Records contained in a dataset:
━━━━━━━━
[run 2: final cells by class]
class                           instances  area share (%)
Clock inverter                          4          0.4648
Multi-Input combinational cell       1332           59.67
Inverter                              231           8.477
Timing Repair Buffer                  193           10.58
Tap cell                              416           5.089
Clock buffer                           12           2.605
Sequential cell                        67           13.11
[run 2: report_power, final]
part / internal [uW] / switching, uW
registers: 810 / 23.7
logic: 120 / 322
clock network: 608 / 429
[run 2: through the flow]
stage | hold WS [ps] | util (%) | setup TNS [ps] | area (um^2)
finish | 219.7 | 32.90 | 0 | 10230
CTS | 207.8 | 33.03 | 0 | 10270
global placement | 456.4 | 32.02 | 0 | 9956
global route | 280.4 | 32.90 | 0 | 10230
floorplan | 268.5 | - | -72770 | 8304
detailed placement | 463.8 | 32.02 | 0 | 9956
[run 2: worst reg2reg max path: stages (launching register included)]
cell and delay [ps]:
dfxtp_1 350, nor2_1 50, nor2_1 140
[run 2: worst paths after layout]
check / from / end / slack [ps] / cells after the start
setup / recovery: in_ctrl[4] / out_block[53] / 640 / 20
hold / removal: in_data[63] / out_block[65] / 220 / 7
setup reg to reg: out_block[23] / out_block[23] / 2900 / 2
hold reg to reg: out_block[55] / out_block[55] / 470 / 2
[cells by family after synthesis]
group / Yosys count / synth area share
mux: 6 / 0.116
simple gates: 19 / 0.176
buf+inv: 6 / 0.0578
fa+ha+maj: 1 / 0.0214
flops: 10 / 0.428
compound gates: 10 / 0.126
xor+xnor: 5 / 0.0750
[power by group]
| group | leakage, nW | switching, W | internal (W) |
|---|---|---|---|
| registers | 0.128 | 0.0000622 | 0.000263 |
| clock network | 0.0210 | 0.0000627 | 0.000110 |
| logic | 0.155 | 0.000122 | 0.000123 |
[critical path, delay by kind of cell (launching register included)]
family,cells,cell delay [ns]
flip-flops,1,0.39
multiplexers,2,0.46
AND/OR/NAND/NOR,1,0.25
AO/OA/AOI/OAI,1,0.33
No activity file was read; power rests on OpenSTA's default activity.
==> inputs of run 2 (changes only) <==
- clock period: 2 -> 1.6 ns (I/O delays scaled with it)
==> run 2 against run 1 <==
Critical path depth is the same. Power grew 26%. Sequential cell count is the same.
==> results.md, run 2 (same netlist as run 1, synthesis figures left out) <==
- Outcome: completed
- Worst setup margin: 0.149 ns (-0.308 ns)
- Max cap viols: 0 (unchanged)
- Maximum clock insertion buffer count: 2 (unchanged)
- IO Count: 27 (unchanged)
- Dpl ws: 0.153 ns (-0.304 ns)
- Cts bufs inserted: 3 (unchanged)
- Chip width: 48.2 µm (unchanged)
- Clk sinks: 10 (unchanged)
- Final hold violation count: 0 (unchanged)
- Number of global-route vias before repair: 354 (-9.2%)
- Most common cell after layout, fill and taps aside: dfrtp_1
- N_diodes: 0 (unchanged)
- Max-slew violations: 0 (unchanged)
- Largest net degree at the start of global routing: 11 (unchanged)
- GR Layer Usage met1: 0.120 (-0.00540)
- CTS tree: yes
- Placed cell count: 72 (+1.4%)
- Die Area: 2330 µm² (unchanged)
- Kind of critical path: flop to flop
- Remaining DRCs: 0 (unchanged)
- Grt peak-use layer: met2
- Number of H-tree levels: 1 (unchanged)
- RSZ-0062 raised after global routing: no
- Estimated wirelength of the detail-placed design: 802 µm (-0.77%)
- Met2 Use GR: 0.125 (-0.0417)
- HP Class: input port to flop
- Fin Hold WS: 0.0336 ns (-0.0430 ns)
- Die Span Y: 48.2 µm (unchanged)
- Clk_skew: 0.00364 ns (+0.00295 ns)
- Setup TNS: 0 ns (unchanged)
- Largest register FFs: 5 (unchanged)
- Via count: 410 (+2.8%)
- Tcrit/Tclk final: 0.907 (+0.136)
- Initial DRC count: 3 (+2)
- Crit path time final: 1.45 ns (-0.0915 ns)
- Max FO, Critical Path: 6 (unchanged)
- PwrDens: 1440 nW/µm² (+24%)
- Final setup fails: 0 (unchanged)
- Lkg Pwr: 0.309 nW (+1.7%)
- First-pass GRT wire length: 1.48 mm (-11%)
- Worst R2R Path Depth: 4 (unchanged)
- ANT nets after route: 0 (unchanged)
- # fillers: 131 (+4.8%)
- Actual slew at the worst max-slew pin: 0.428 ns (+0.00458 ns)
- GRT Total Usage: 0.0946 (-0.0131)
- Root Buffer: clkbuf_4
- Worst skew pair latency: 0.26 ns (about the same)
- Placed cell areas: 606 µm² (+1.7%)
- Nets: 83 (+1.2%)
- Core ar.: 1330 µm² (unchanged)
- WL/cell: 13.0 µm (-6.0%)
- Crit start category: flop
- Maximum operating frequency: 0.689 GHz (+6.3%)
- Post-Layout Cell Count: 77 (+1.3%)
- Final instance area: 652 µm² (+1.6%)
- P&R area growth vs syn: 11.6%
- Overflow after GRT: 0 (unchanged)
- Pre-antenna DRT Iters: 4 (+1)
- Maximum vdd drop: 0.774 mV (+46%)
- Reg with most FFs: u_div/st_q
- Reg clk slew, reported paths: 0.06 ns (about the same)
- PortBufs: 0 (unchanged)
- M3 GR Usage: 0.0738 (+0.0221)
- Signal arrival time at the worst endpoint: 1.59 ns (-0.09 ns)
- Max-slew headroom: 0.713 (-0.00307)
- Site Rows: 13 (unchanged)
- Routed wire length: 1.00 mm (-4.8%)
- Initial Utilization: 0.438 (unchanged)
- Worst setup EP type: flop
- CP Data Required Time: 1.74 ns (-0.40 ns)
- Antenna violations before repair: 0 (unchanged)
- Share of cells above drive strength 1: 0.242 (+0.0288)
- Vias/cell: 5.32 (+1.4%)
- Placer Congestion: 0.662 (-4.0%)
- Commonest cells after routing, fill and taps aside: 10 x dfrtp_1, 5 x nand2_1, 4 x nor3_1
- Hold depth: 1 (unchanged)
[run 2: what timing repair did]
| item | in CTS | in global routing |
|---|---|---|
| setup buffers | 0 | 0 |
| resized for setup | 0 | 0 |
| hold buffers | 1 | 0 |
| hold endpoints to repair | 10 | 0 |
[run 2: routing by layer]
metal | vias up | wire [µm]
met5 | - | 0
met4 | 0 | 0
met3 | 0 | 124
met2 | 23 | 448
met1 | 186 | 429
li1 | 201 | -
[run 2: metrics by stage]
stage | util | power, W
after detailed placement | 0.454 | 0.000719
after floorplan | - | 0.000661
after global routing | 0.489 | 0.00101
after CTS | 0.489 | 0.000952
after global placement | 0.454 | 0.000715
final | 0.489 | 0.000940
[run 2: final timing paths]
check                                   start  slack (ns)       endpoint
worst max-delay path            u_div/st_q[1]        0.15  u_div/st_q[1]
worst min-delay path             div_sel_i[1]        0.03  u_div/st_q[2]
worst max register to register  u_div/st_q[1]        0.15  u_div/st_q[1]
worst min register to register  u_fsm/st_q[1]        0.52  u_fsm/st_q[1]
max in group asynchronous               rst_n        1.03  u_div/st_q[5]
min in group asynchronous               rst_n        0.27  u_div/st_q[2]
==> config.mk <==
export PLATFORM = sky130hd
export DESIGN_NAME = regbus_xcvr
export DESIGN_NICKNAME = d
export VERILOG_FILES = /design/src/rtl/xcvr_pkg.sv /design/src/rtl/xcvr_strobe_edge.sv /design/src/rtl/xcvr_store_reg.sv /design/src/rtl/xcvr_half_lane.sv /design/src/rtl/regbus_xcvr.sv
export SDC_FILE = /design/constraint.sdc
export NUM_CORES = 1
export LEC_CHECK = 0
export BUFFER_PORTS_ARGS = -buffer_cell sky130_fd_sc_hd__buf_2
export CAP_MARGIN = 20
export CORE_AREA = 2 2 88 64
export CTS_BUF_LIST = sky130_fd_sc_hd__clkbuf_16
export CTS_CLUSTER_SIZE = 28
export DETAILED_ROUTE_END_ITERATION = 8
export DIE_AREA = 0 0 90 66
export PLACE_DENSITY = 0.67
export SETUP_SLACK_MARGIN = 0.15
export SLEW_MARGIN = 20
export SYNTH_ARGS = -nofsm -noshare
export SYNTH_HDL_FRONTEND = slang
export SYNTH_SLANG_ARGS = --single-unit
==> constraint.sdc <==
create_clock -name clk -period 1 [get_ports clk]
set_clock_uncertainty 0.1 [all_clocks]
set_input_delay 0.1 -clock clk [delete_from_list [all_inputs] [get_ports clk]]
set_output_delay 0.1 -clock clk [all_outputs]
set_load 0.02 [all_outputs]
==> src/rtl/xcvr_pkg.sv <==
// Package: shared defaults and the path-select encoding of the transceiver.
// Assumes nothing; it only holds constants and types.
package xcvr_pkg;

    localparam int DEF_HALF_W  = 8;
    localparam int DEF_HALVES  = 2;

    // Source chosen for the driven port.
    typedef enum logic {
        PATH_LIVE   = 1'b0,
        PATH_STORED = 1'b1
    } path_sel_e;

endpackage

==> src/rtl/xcvr_strobe_edge.sv <==
// Module: turns level strobes sampled on clk into one-cycle rise flags.
// Assumes the strobes are synchronous to clk. The previous sample clears to
// zero on reset, so a strobe already high after reset counts as a rise.
module xcvr_strobe_edge #(
    parameter int N = 2
) (
    input  logic         clk,
    input  logic         rst_n,
    input  logic [N-1:0] strobe,
    output logic [N-1:0] rise
);

    logic [N-1:0] prev_q;

    // Keep the strobe sample from the previous edge.
    always_ff @(posedge clk) begin
        if (!rst_n) prev_q <= '0;
        else        prev_q <= strobe;
    end

    // Flag a rise where the strobe is high now and was low at the last edge.
    always_comb begin
        rise = strobe & ~prev_q;
    end

endmodule

==> src/rtl/xcvr_store_reg.sv <==
// Module: a data register with a load enable and synchronous active-low clear.
// Assumes load is already a single-cycle pulse.
module xcvr_store_reg #(
    parameter int W = 8
) (
    input  logic         clk,
    input  logic         rst_n,
    input  logic         load,
    input  logic [W-1:0] d,
    output logic [W-1:0] q
);

    // Hold the value; take d on load; clear on reset.
    always_ff @(posedge clk) begin
        if (!rst_n)    q <= '0;
        else if (load) q <= d;
    end

endmodule
[src/rtl/hb_pkg.sv]
package hb_pkg;
    typedef enum logic [1:0] {
        TGT_OFF = 2'd0,
        TGT_HI  = 2'd1,
        TGT_LO  = 2'd2
    } tgt_e;

    typedef enum logic [1:0] {
        ST_OFF  = 2'd0,
        ST_DEAD = 2'd1,
        ST_HI   = 2'd2,
        ST_LO   = 2'd3
    } st_e;
endpackage

[src/rtl/hb_deglitch.sv]
module hb_deglitch #(
    parameter int GLITCH_CYC = 7
) (
    input  logic clk,
    input  logic rst_n,
    input  logic d,
    output logic q
);
    localparam int CW = $clog2(GLITCH_CYC + 1);
    localparam logic [CW-1:0] LAST = CW'(GLITCH_CYC - 1);

    logic [CW-1:0] run;

    // The output takes a new level only after GLITCH_CYC consecutive samples that differ from it
    always_ff @(posedge clk) begin
        if (!rst_n) begin
            q   <= 1'b0;
            run <= '0;
        end else if (d != q) begin
            if (run == LAST) begin
                q   <= d;
                run <= '0;
            end else begin
                run <= run + 1'b1;
            end
        end else begin
            run <= '0;
        end
    end
endmodule

[src/rtl/hb_decode.sv]
module hb_decode
    import hb_pkg::*;
(
    input  logic inv_mode,
    input  logic hi_f,
    input  logic lo_f,
    output tgt_e tgt
);
    logic lo_eff;

    always_comb begin
        lo_eff = lo_f ^ inv_mode;
        if (hi_f && lo_eff)
            tgt = TGT_OFF;
        else if (hi_f)
            tgt = TGT_HI;
        else if (lo_eff)
            tgt = TGT_LO;
        else
            tgt = TGT_OFF;
    end
endmodule

[src/rtl/hb_phase_fsm.sv]
module hb_phase_fsm
    import hb_pkg::*;
#(
    parameter int DT_W = 8
) (
    input  logic            clk,
    input  logic            rst_n,
    input  logic            force_off,
    input  tgt_e            tgt,
    input  logic [DT_W-1:0] dt_eff,
    output logic            gate_hi,
    output logic            gate_lo
);
    st_e             state, state_n;
    tgt_e            pend, pend_n;
    logic [DT_W-1:0] cnt, cnt_n;

    function automatic st_e settle(input tgt_e t);
        unique case (t)
            TGT_HI:  return ST_HI;
            TGT_LO:  return ST_LO;
            default: return ST_OFF;
        endcase
    endfunction

    // Next-state logic
    always_comb begin
        state_n = state;
        pend_n  = pend;
        cnt_n   = cnt;
        if (force_off) begin
            state_n = ST_DEAD;
            pend_n  = tgt;
            cnt_n   = '0;
        end else begin
            unique case (state)
                ST_OFF: begin
                    if (tgt != TGT_OFF)
                        state_n = settle(tgt);
                end
                ST_HI: begin
                    if (tgt != TGT_HI) begin
                        state_n = ST_DEAD;
                        pend_n  = tgt;
                        cnt_n   = '0;
                    end
                end
                ST_LO: begin
                    if (tgt != TGT_LO) begin
                        state_n = ST_DEAD;
                        pend_n  = tgt;
                        cnt_n   = '0;
                    end
                end
                ST_DEAD: begin
                    if (tgt != pend) begin
                        pend_n = tgt;
                        cnt_n  = '0;
                    end else if (cnt >= dt_eff - 1'b1) begin
                        state_n = settle(pend);
                        cnt_n   = '0;
                    end else begin
                        cnt_n = cnt + 1'b1;
                    end
                end
            endcase
        end
    end

    // State register
    always_ff @(posedge clk) begin
        if (!rst_n) begin
            state <= ST_DEAD;
            pend  <= TGT_OFF;
            cnt   <= '0;
        end else begin
            state <= state_n;
            pend  <= pend_n;
            cnt   <= cnt_n;
        end
    end

    // Outputs from state
    always_comb begin
        gate_hi = 1'b0;
        gate_lo = 1'b0;
        unique case (state)
            ST_HI:   gate_hi = 1'b1;
            ST_LO:   gate_lo = 1'b1;
            default: ;
        endcase
    end
endmodule

[src/rtl/hb_cmd_top.sv]
module hb_cmd_top
    import hb_pkg::*;
#(
    parameter int NPH        = 2,
    parameter int DT_W       = 8,
    parameter int DT_MIN     = 20,
    parameter int DT_MAX     = 200,
    parameter int GLITCH_CYC = 7
) (
    input  logic            clk,
    input  logic            rst_n,
    input  logic            inv_mode,
    input  logic [DT_W-1:0] dt_cycles,
    input  logic [NPH-1:0]  cmd_hi,
    input  logic [NPH-1:0]  cmd_lo,
    input  logic [NPH-1:0]  force_off,
    output logic [NPH-1:0]  gate_hi,
    output logic [NPH-1:0]  gate_lo
);
    localparam logic [DT_W-1:0] DT_LO = DT_W'(DT_MIN);
    localparam logic [DT_W-1:0] DT_HI = DT_W'(DT_MAX);

    logic [DT_W-1:0] dt_eff;

    always_comb begin
        if (dt_cycles < DT_LO)
            dt_eff = DT_LO;
        else if (dt_cycles > DT_HI)
            dt_eff = DT_HI;
        else
            dt_eff = dt_cycles;
    end

    for (genvar p = 0; p < NPH; p++) begin : g_phase
        logic hi_f, lo_f;
        tgt_e tgt;

        hb_deglitch #(.GLITCH_CYC(GLITCH_CYC)) u_flt_hi (
            .clk(clk), .rst_n(rst_n), .d(cmd_hi[p]), .q(hi_f)
        );
        hb_deglitch #(.GLITCH_CYC(GLITCH_CYC)) u_flt_lo (
            .clk(clk), .rst_n(rst_n), .d(cmd_lo[p]), .q(lo_f)
        );
        hb_decode u_dec (
            .inv_mode(inv_mode), .hi_f(hi_f), .lo_f(lo_f), .tgt(tgt)
        );
        hb_phase_fsm #(.DT_W(DT_W)) u_fsm (
            .clk(clk), .rst_n(rst_n), .force_off(force_off[p]), .tgt(tgt),
            .dt_eff(dt_eff), .gate_hi(gate_hi[p]), .gate_lo(gate_lo[p])
        );
    end
endmodule

[config.mk]
export PLATFORM = sky130hd
export DESIGN_NAME = hb_cmd_top
export DESIGN_NICKNAME = d
export VERILOG_FILES = /design/src/rtl/hb_pkg.sv /design/src/rtl/hb_deglitch.sv /design/src/rtl/hb_decode.sv /design/src/rtl/hb_phase_fsm.sv /design/src/rtl/hb_cmd_top.sv
export SDC_FILE = /design/constraint.sdc
export NUM_CORES = 1
export LEC_CHECK = 0
export BUFFER_PORTS_ARGS = -buffer_cell sky130_fd_sc_hd__buf_2
export CAP_MARGIN = 20
export CORE_ASPECT_RATIO = 1.1
export CORE_MARGIN = 1.5
export CORE_UTILIZATION = 45
export DETAILED_ROUTE_END_ITERATION = 12
export PLACE_DENSITY_LB_ADDON = 0.25
export SYNTH_ARGS = -nofsm -noshare
export SYNTH_HDL_FRONTEND = slang
export SYNTH_SLANG_ARGS = --single-unit
[constraint.sdc]
create_clock -name clk -period 4.65 [get_ports clk]
set_input_delay 0.6975 -clock clk [delete_from_list [all_inputs] [get_ports clk]]
set_output_delay 0.6975 -clock clk [all_outputs]
set_load 0.02 [all_outputs]
==> results.py <==
metrics = {
    "grt": {
        "grt_overflow": 0,
        "grt_pass1_wl_microns": 9280,
        "antenna_found_initial": 0,
        "grt_max_degree": 20,
        "grt_pass1_vias": 2216,
        "grt_util_all_layers_pct": 16.93,
    },
    "clock_tree": {
        "clockRootBuffer": "clkbuf_8",
        "clockBufferDepth": 2,
        "cts_inserted_buffers": 5,
        "ctsHoldBuffers": 0,
        "post_cts.repair.setup_buffers": 0,
        "clk_latency_ns": 0.29,
        "clkTransAtPathRegs_ns": 0.08,
        "htree_levels": 2,
        "cts_tree": "built",
        "clock_sinks": 40,
        "cts.repair.resized": 0,
    },
    "route": {
        "drt-pass1-iter-count": 5,
        "wl_per_cell_microns": 12.25,
        "drt_iter0_drc": 75,
        "post_drt_via_cell_ratio": 5.409,
        "ant_nets": 0,
        "drc": 0,
        "totalWireLength_microns": 5390,
        "vias": 2380,
    },
    "synthesis": {
        "synth_nets": 394,
        "ys.flop_type": "dfxtp_1",
        "synthCells": 346,
        "async_reset_ff_share_pct": 0,
        "synth-seq-area-share_pct": 28.84,
        "ys_ff_latch": 40,
        "synth_cell_types": 52,
        "synth_edf_count": 0,
        "syn_area_sq_um": 2776,
        "yosys_warnings": 0,
        "avgSynthCellArea_sq_um": 8.024,
    },
    "timing": {
        "setup_tns_ns": 0,
        "report.final.slew_viol_count": 0,
        "worst_pin_slew_ns": 0.6759,
        "fin_worst_skew_ns": 0.005954,
        "timing.final.crit_period_ns": 4.040,
        "relSlewSlack_pct": 54.77,
        "setup_viol": 0,
        "timing.fmax_mhz": 247.5,
        "hold_viol_final": 0,
        "rsz0062_at_grt": "false",
        "fin_crit_sh_pct": 86.89,
    },
    "run_status": {
        "status": "finished, final reports clean",
    },
    "power": {
        "clockPowerShare_pct": 39.0,
        "switching_power_uw": 196.9,
        "power_leakage_nw": 1.350,
        "p_comb_share_pct": 13.6,
        "switching_share_pct": 26.36,
        "p_int_uw": 550.0,
        "finalPower_uw": 746.9,
        "ir_worst_vdd_v": 0.0001604,
        "pwr-share-seq_pct": 47.4,
        "powerDensity_nw_per_um2": 246.6,
    },
    "setup_path": {
        "arrival_ns": 4.27,
        "cp_max_fo": 8,
        "r2r_start": "g_phase[1].u_fsm.cnt[0]",
        "cp-start-kind": "input pin",
        "cp.required_ns": 4.88,
        "critical_path_class": "input pin to flip-flop",
        "rrSetupSlack_ns": 2.08,
        "worst_r2r_endpoint": "g_phase[1].u_fsm.cnt[7]",
        "reg2regPathDepth": 11,
        "cp-end-kind": "flip-flop",
    },
    "placement": {
        "port_buffers": 20,
        "place_area_sq_um": 2918,
        "dp_hpwl_microns": 4108,
        "placed_cells": 432,
        "place.gp.congestion": 0.8231,
    },
    "final_layout": {
        "area_growth_pct": 9.103,
        "n_antenna_cell": 0,
        "layout_commonest_cell": "dfxtp_1",
        "final-instance-count-excl-fill": 440,
        "most-common-layout-cells": "dfxtp_1, nand2_1, nor2_1, ha_1, buf_2",
        "post-route-util_pct": 51.53,
        "num-nets-final": 410,
        "fin_area_sq_um": 3029,
        "drive_gt1_share_pct": 10.47,
    },
    "worst_hold_path": {
        "hold-path-endpoint": "g_phase[0].u_flt_hi.run[0]",
        "hold_path.class": "flip-flop to flip-flop",
        "hold_depth": 1,
        "hp-start": "g_phase[0].u_flt_hi.run[0]",
    },
    "floorplan": {
        "start_util_pct": 47.23,
        "core_area_sq_um": 5878,
        "row_count": 29,
        "io-pin-count": 21,
        "die_y_microns": 85.38,
        "die-area_sq_um": 6650,
        "die_x_microns": 77.89,
    },
    "run": {
        "drv_cap": 0,
    },
}
final cells by class:
cell class | count | area [sq um]
multi-input cells | 275 | 1834
repair buffers | 23 | 122.6
fillers | 572 | 2849
clock inverters | 3 | 42.54
flip-flops and latches | 40 | 800.8
well taps | 77 | 96.34
inverters | 17 | 63.81
clock buffers | 5 | 68.82
registers in the layout (all words and copies together), names as in the netlist:
register,flops
g_phase.u_fsm.cnt,16
g_phase.u_flt_hi.q,2
g_phase.u_fsm.state,4
g_phase.u_flt_lo.q,2
g_phase.u_fsm.pend,4
g_phase.u_flt_lo.run,6
g_phase.u_flt_hi.run,6
through the flow:
stage	hold WS, ns	setup slack, ns
after detailed placement	0.4369	0.3497
after global placement	0.4291	0.4303
final	0.4522	0.6097
after CTS	0.4555	0.6380
after floorplan	0.4173	0.5539
after global routing	0.4751	0.2542
routing by layer:
layer	track usage [%]	vias up	part of all wire [%]
met5	0	-	0
met4	6.331	0	0.82
met3	3.548	5	3.0
met2	29.96	33	48
met1	20.01	1085	48
li1	-	1257	-
cells by family after synthesis:
logic type / count (synthesis) / synth area share (%)
multiplexers: 8 / 2.884
buffers and inverters: 31 / 5.092
XOR/XNOR: 15 / 4.732
adder cells (fa/ha/maj): 32 / 14.33
AND/OR/NAND/NOR: 142 / 25.15
flip-flops: 40 / 28.84
AO/OA/AOI/OAI: 78 / 18.97
worst max path at each step:
stage / to / start / slack (ns) / cells after the start
floorplan: g_phase[1].u_fsm.cnt[7] / dt_cycles[7] / 0.55 / 17
global placement: g_phase[1].u_fsm.cnt[7] / dt_cycles[2] / 0.43 / 18
detailed placement: g_phase[1].u_fsm.cnt[2] / dt_cycles[7] / 0.35 / 18
CTS: g_phase[1].u_fsm.cnt[7] / dt_cycles[7] / 0.64 / 18
global route: g_phase[1].u_fsm.cnt[7] / dt_cycles[4] / 0.25 / 18
finish: g_phase[1].u_fsm.cnt[7] / dt_cycles[7] / 0.61 / 18
Yosys cell counts (all sizes together), types with 4 or more instances:
master / number / area share (%)
xor2: 11 / 3.5
ha: 31 / 14
a21o: 5 / 1.4
and2: 5 / 1.1
dfxtp: 40 / 29
a31oi: 15 / 3.4
nor2b: 8 / 1.8
nor3: 7 / 1.3
clkbuf: 6 / 0.81
a21oi: 11 / 2.0
buf: 8 / 2.0
o21ai: 17 / 3.1
inv: 17 / 2.3
and3: 9 / 2.1
nand2b: 4 / 0.90
nand3: 17 / 3.1
nand2: 38 / 5.1
mux2i: 8 / 2.9
xnor2: 4 / 1.3
a21boi: 7 / 1.9
nor2: 36 / 4.9
power by group through the flow:
stage | Sequential, mW | Combinational (mW) | Clock, mW
global placement | 0.362 | 0.0990 | 0
global route | 0.356 | 0.116 | 0.310
detailed placement | 0.362 | 0.101 | 0
floorplan | 0.361 | 0.0734 | 0
finish | 0.354 | 0.101 | 0.291
CTS | 0.354 | 0.102 | 0.299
━━━━━━━━
Only the number is wanted. Count the lines above that include the word "included".

2